Jacques Édouard, député de Rodri- gues a salué une réforme qu'il qualifie de tournant décisif. Il a souligné que le projet de loi modernise la lutte contre les différentes formes de violence domestique et l'aligne sur le Protocole de la Southern African Development Community (SADC), qui estime leur coût entre 1 et 2 % du Produit intérieur brut PIB) régional.
Selon lui, à Rodrigues, moins de 4 % des victimes portent plainte, tandis que les violences génèrent des pertes économiques évaluées à environ 0,6 % du PIB national. Il a dénoncé le manque d'infrastructures, notamment l'unique Integrated Family Centre de Malabar, insuffisant pour répondre aux besoins des victimes dans l'île.

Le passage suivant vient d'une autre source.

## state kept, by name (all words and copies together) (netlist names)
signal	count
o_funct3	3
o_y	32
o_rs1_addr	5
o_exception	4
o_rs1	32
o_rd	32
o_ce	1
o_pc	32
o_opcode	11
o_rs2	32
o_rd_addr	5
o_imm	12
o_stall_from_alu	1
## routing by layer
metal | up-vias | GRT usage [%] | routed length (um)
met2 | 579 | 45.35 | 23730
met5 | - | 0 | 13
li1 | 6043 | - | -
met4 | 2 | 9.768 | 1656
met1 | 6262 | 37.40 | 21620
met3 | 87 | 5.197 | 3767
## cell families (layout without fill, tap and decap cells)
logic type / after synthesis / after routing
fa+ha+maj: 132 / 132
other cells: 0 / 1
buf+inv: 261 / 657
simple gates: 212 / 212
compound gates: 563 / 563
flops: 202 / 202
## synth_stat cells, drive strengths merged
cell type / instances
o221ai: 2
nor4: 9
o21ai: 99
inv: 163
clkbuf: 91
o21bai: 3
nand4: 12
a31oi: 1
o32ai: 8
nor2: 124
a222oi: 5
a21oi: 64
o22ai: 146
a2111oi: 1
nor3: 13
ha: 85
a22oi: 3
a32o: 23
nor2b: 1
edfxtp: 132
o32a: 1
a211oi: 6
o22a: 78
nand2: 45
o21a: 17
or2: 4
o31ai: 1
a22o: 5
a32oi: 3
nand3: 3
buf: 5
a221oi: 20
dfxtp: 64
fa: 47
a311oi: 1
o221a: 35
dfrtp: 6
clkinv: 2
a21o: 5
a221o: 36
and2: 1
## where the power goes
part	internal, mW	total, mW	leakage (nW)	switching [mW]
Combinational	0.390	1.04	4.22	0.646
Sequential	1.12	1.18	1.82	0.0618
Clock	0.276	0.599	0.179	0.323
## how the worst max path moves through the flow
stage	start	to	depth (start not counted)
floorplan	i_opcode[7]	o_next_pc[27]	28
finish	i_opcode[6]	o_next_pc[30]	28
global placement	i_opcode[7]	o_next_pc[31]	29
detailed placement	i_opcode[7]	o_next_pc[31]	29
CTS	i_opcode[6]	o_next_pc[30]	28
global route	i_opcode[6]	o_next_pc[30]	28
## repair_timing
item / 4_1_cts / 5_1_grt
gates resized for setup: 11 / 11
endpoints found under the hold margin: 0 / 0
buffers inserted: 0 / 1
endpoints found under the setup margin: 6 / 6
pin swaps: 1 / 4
This is an optimization exercise on Yosys and OpenROAD, whose aim is small area and a short achievable clock period, not a production implementation. Only simulation tests tie the RTL to the original design; equivalence was not proved. Power is estimated from default activity; no workload was simulated.

==> flow/design.v, too long to show whole: its modules and the start of the top module <==
// module fa: 6 lines
// module rca_8bit: 16 lines
// module rca_16bit: 11 lines
// module rca_32bit: 10 lines
// module mul_16bit: 5 lines
// module dff_16bit: 13 lines
// module fir_filter: 3317 lines
// module p_aoi21: 5 lines
// module p_maj3: 5 lines
// module p_nand2: 5 lines
// module p_nor2: 5 lines
// module p_oai21: 5 lines
// module p_xnor2: 5 lines
// module p_xor2: 5 lines
// module ha: 6 lines
module fir_filter (
    input clk,
    input reset,
    input [15:0] xin,
    output [31:0] yout
);
  // ...
==> flow/flow/run.sh <==
#!/bin/bash
# The standard layout (standard.sh), unchanged except that the port
# buffers that global placement inserts are buf_2 cells instead of the
# weakest (delay) buffer: flow/port_buffers.tcl runs before global placement
# and only marks the delay buffers and buf_1/clkbuf_1 don't-use for that step.
set -euo pipefail
export PRE_GLOBAL_PLACE_TCL="$(pwd)/flow/port_buffers.tcl"
bash standard.sh > standard_flow.log 2>&1
==> flow/flow/port_buffers.tcl <==
# Sourced by ORFS global_place.tcl just before buffer_ports: buffer_ports takes
# the weakest buffer that is not don't-use, so hide the delay cells and the
# size-1 buffers for this step; it then inserts sky130_fd_sc_hd__buf_2.
set_dont_use [get_lib_cells {sky130_fd_sc_hd__clkdlybuf4s* sky130_fd_sc_hd__dlygate* sky130_fd_sc_hd__dlymetal* sky130_fd_sc_hd__clkbuf_1 sky130_fd_sc_hd__buf_1}]
==> flow/standard.sh <==
#!/bin/bash
# synth_recipe.tcl (not shown) runs the flow's synth.tcl, then flattens the netlist and writes it again
# the make line also repeats each setting of config.mk as NAME=value (left out here)
make -C /OpenROAD-flow-scripts/flow DESIGN_CONFIG=/design/flow/config.mk WORK_HOME=/design/flow/orfs CLKGATE_MAP_FILE= SYNTH_SCRIPT=/design/flow/synth_recipe.tcl "${@:-finish}"
==> flow/config.mk <==
export PLATFORM = sky130hd
export DESIGN_NAME = fir_filter
export DESIGN_NICKNAME = fir_filter
export VERILOG_FILES = /design/flow/design.v
export SDC_FILE = /design/flow/constraint.sdc
export NUM_CORES = 4
export LEC_CHECK = 0
export CAP_MARGIN = 20
export CORE_MARGIN = 2
export CORE_UTILIZATION = 70
export CTS_BUF_LIST = sky130_fd_sc_hd__clkbuf_8
export CTS_CLUSTER_DIAMETER = 60
export CTS_CLUSTER_SIZE = 16
export SLEW_MARGIN = 20
export SYNTH_HIERARCHICAL = 1
export SYNTH_MINIMUM_KEEP_SIZE = 0
==> flow/constraint.sdc <==
create_clock -name core_clock -period 65.0 [get_ports {clk}]
set_input_delay 13.0000 -clock core_clock [delete_from_list [all_inputs] [get_ports {clk}]]
set_output_delay 13.0000 -clock core_clock [all_outputs]
set_load 0.01 [all_outputs]
Context: an optimization exercise on an open-source flow, tuned for small area. The choices shown serve that exercise and are no tape-out recipe.
At most, simulation tests tie the RTL to the original design; equivalence was not proved.

==> flow/design.v (excerpt) <==
module sqrt_u32 (
    input  wire        clk,
    input  wire        rst_n,
    input  wire        valid_in,
    input  wire [31:0] data_i,
    output wire        valid_out,
    output wire [15:0] data_o
);
    reg [1:0] v;
    always @(posedge clk or negedge rst_n)
        if (!rst_n) v <= 2'd0;
        else v <= {v[0], valid_in};
    assign valid_out = v[1];
    wire [9:0] r9_d;
    reg  [9:0] r9_q;
    wire [8:0] q9_d;
    reg  [8:0] q9_q;
    wire [13:0] x9_d;
    reg  [13:0] x9_q;
    always @(posedge clk) begin
        r9_q <= r9_d;
        q9_q <= q9_d;
        x9_q <= x9_d;
    end
    wire [13:0] r13_d;
    reg  [13:0] r13_q;
    wire [12:0] q13_d;
    reg  [12:0] q13_q;
    wire [5:0] x13_d;
    reg  [5:0] x13_q;
    always @(posedge clk) begin
        r13_q <= r13_d;
        q13_q <= q13_d;
        x13_q <= x13_d;
    end
    sqrt_seg0 u_seg0 (.x0(data_i), .r9(r9_d), .q9(q9_d), .x9(x9_d));
    sqrt_seg1 u_seg1 (.r9(r9_q), .q9(q9_q), .x9(x9_q), .r13(r13_d), .q13(q13_d), .x13(x13_d));
    sqrt_seg2 u_seg2 (.r13(r13_q), .q13(q13_q), .x13(x13_q), .q16(data_o));
endmodule
export LEC_CHECK = 0
export ABC_AREA = 1
export CAP_MARGIN = 20
export CORE_MARGIN = 2
export CORE_UTILIZATION = 55
export CTS_BUF_LIST = sky130_fd_sc_hd__clkbuf_8
export GPL_TIMING_DRIVEN = 0
export PLACE_DENSITY = 0.65
export SETUP_SLACK_MARGIN = -0.5
export SLEW_MARGIN = 20
create_clock -name core_clock -period 9.0 [get_ports {clk}]
standard.sh (not shown) runs the stock make flow with config.mk's settings and CLKGATE_MAP_FILE= SYNTH_SCRIPT=/design/flow/synth_recipe.tcl, a recipe that flattens the netlist after the stock synthesis.
==> flow/flow/run.sh <==
#!/bin/bash
# Standard layout (standard.sh) with its own logic mapping:
# - synthesis keeps the pipeline-stage modules apart until after ABC (SYNTH_HIERARCHICAL=1)
#   and maps each with its own ABC script (flow/*.abc), so a stage with timing to spare is
#   mapped for area and one without is mapped for speed; the standard flow's synthesis script then
#   flattens the design as usual (no pass-through buffers: SYNTH_INSBUF=0). The registers all
#   sit in the top module, as in the RTL.
# - Yosys's full-adder extraction is skipped (ADDER_MAP_FILE empty), so ABC maps the carry
#   chains itself.
# - input and output ports get the smallest buffer (buf_1).
export BUFFER_PORTS_ARGS="-buffer_cell sky130_fd_sc_hd__buf_1"
# - clock tree without dummy loads.
export CTS_ARGS="-sink_clustering_enable -repair_clock_nets -buf_list sky130_fd_sc_hd__clkbuf_8 -dont_use_dummy_load"
set -euo pipefail
here=$(pwd)
sed 's|^\(\s*\)log_cmd abc {\*}$abc_args|\1source $::env(MY_ABC_TCL)|' \
  "$FLOW_HOME/scripts/synth.tcl" > "$here/synth_abc.tcl"
grep -q 'MY_ABC_TCL' "$here/synth_abc.tcl"
sed "s|\$::env(SCRIPTS_DIR)/synth.tcl|$here/synth_abc.tcl|" synth_recipe.tcl > "$here/synth_recipe_abc.tcl"
grep -q synth_abc.tcl "$here/synth_recipe_abc.tcl"
sed "s|SYNTH_SCRIPT=[^ ]*|SYNTH_SCRIPT=$here/synth_recipe_abc.tcl|" standard.sh > "$here/standard_abc.sh"
export ADDER_MAP_FILE=
export SYNTH_HIERARCHICAL=1
export SYNTH_INSBUF=0
export MY_ABC_TCL="$here/flow/abc_per_module.tcl"
export MY_ABC_MOD=" sqrt_seg0 $here/flow/t6.abc sqrt_seg1 $here/flow/u3.abc sqrt_seg2 $here/flow/s11.abc"
bash "$here/standard_abc.sh" > standard.log 2>&1
==> flow/flow/abc_per_module.tcl <==
# Sourced by synth_abc.tcl in place of ORFS's single abc call: each pipeline-stage module gets
# its own ABC script (MY_ABC_MOD is "module script ..."), then the top module (registers only)
# gets ORFS's script.
foreach {mod scr} $::env(MY_ABC_MOD) {
  log_cmd abc {*}[lreplace $abc_args 1 1 $scr] $mod
}
log_cmd abc {*}$abc_args $::env(DESIGN_NAME)
==> flow/flow/s11.abc <==
strash
dc2
dch -f
map -a
topo
stime -c
buffer -c
upsize -c
dnsize -c
==> flow/flow/t6.abc <==
strash
dc2
dch
map -B 0.9
topo
stime -c
buffer -c
dnsize -c
==> flow/flow/u3.abc <==
strash
dc2
dch -f
map -B 0.9
topo
stime -c
buffer -c
dnsize -c
Then changed:
--- a/flow/design.v
+++ b/flow/design.v
@@ -60,13 +60,13 @@
     assign c1[2] = (t1[1] & n1[1]) | (t1[1] & c1[1]) | (n1[1] & c1[1]);
     assign d1[2] = t1[2] ^ n1[2] ^ c1[2];
     assign c1[3] = (t1[2] & n1[2]) | (t1[2] & c1[2]) | (n1[2] & c1[2]);
     assign d1[3] = t1[3] ^ n1[3] ^ c1[3];
     assign c1[4] = (t1[3] & n1[3]) | (t1[3] & c1[3]) | (n1[3] & c1[3]);
     wire ge1 = c1[4];
-    wire [2:0] r2 = t1[2:0] ^ ({3{ge1}} & (n1[2:0] ^ c1[2:0]));
+    wire [2:0] r2 = ge1 ? d1[2:0] : t1[2:0];
     wire [27:0] x2 = x1[27:0];
     wire [1:0] q2 = {q1, ge1};
     wire [4:0] t2 = {r2, x2[27:26]};
     wire [4:0] n2 = {1'b1, ~q2, 2'b10};
     wire [5:0] c2;
     wire [4:0] d2;
@@ -79,13 +79,13 @@
     assign c2[3] = (t2[2] & n2[2]) | (t2[2] & c2[2]) | (n2[2] & c2[2]);
     assign d2[3] = t2[3] ^ n2[3] ^ c2[3];
     assign c2[4] = (t2[3] & n2[3]) | (t2[3] & c2[3]) | (n2[3] & c2[3]);
     assign d2[4] = t2[4] ^ n2[4] ^ c2[4];
     assign c2[5] = (t2[4] & n2[4]) | (t2[4] & c2[4]) | (n2[4] & c2[4]);
     wire ge2 = c2[5];
-    wire [3:0] r3 = t2[3:0] ^ ({4{ge2}} & (n2[3:0] ^ c2[3:0]));
+    wire [3:0] r3 = ge2 ? d2[3:0] : t2[3:0];
     wire [25:0] x3 = x2[25:0];
     wire [2:0] q3 = {q2, ge2};
     wire [5:0] t3 = {r3, x3[25:24]};
     wire [5:0] n3 = {1'b1, ~q3, 2'b10};
     wire [6:0] c3;
     wire [5:0] d3;
@@ -100,13 +100,13 @@
     assign c3[4] = (t3[3] & n3[3]) | (t3[3] & c3[3]) | (n3[3] & c3[3]);
     assign d3[4] = t3[4] ^ n3[4] ^ c3[4];
     assign c3[5] = (t3[4] & n3[4]) | (t3[4] & c3[4]) | (n3[4] & c3[4]);
     assign d3[5] = t3[5] ^ n3[5] ^ c3[5];
     assign c3[6] = (t3[5] & n3[5]) | (t3[5] & c3[5]) | (n3[5] & c3[5]);
     wire ge3 = c3[6];
-    wire [4:0] r4 = t3[4:0] ^ ({5{ge3}} & (n3[4:0] ^ c3[4:0]));
+    wire [4:0] r4 = ge3 ? d3[4:0] : t3[4:0];
     wire [23:0] x4 = x3[23:0];
     wire [3:0] q4 = {q3, ge3};
     wire [6:0] t4 = {r4, x4[23:22]};
     wire [6:0] n4 = {1'b1, ~q4, 2'b10};
     wire [7:0] c4;
     wire [6:0] d4;
@@ -123,13 +123,13 @@
     assign c4[5] = (t4[4] & n4[4]) | (t4[4] & c4[4]) | (n4[4] & c4[4]);
     assign d4[5] = t4[5] ^ n4[5] ^ c4[5];
     assign c4[6] = (t4[5] & n4[5]) | (t4[5] & c4[5]) | (n4[5] & c4[5]);
     assign d4[6] = t4[6] ^ n4[6] ^ c4[6];
     assign c4[7] = (t4[6] & n4[6]) | (t4[6] & c4[6]) | (n4[6] & c4[6]);
     wire ge4 = c4[7];
-    wire [5:0] r5 = t4[5:0] ^ ({6{ge4}} & (n4[5:0] ^ c4[5:0]));
+    wire [5:0] r5 = ge4 ? d4[5:0] : t4[5:0];
     wire [21:0] x5 = x4[21:0];
     wire [4:0] q5 = {q4, ge4};
     wire [7:0] t5 = {r5, x5[21:20]};
     wire [7:0] n5 = {1'b1, ~q5, 2'b10};
     wire [8:0] c5;
     wire [7:0] d5;
Outcome:
- worst setup slack gets better by 54 ps
- wire length went down slightly
- sequential share of layout area went down by 0.15 points
- critical path depth went down by 6
- global-route usage went up by 0.15 points
- utilization barely changes
- register-to-register slack gets worse by 40 ps
- die area went up slightly
Only the layout flow was run in the second run of this note; the RTL was not checked for function there.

Le député appelle à un budget décentralisé et à une meilleure représentation de Rodrigues dans les instances de coordination afin de rendre la loi pleinement effective. Il a conclu en disant que la protection des victimes doit devenir une priorité nationale et régionale. Il a insisté sur la nécessité d'un engagement financier accru, notamment via les mécanismes de la SADC, pour financer refuges, formations policières spécialisées et dispositifs de protection adaptés aux réalités insulaires de Rodrigues. Il a appelé à une action urgente dès maintenant.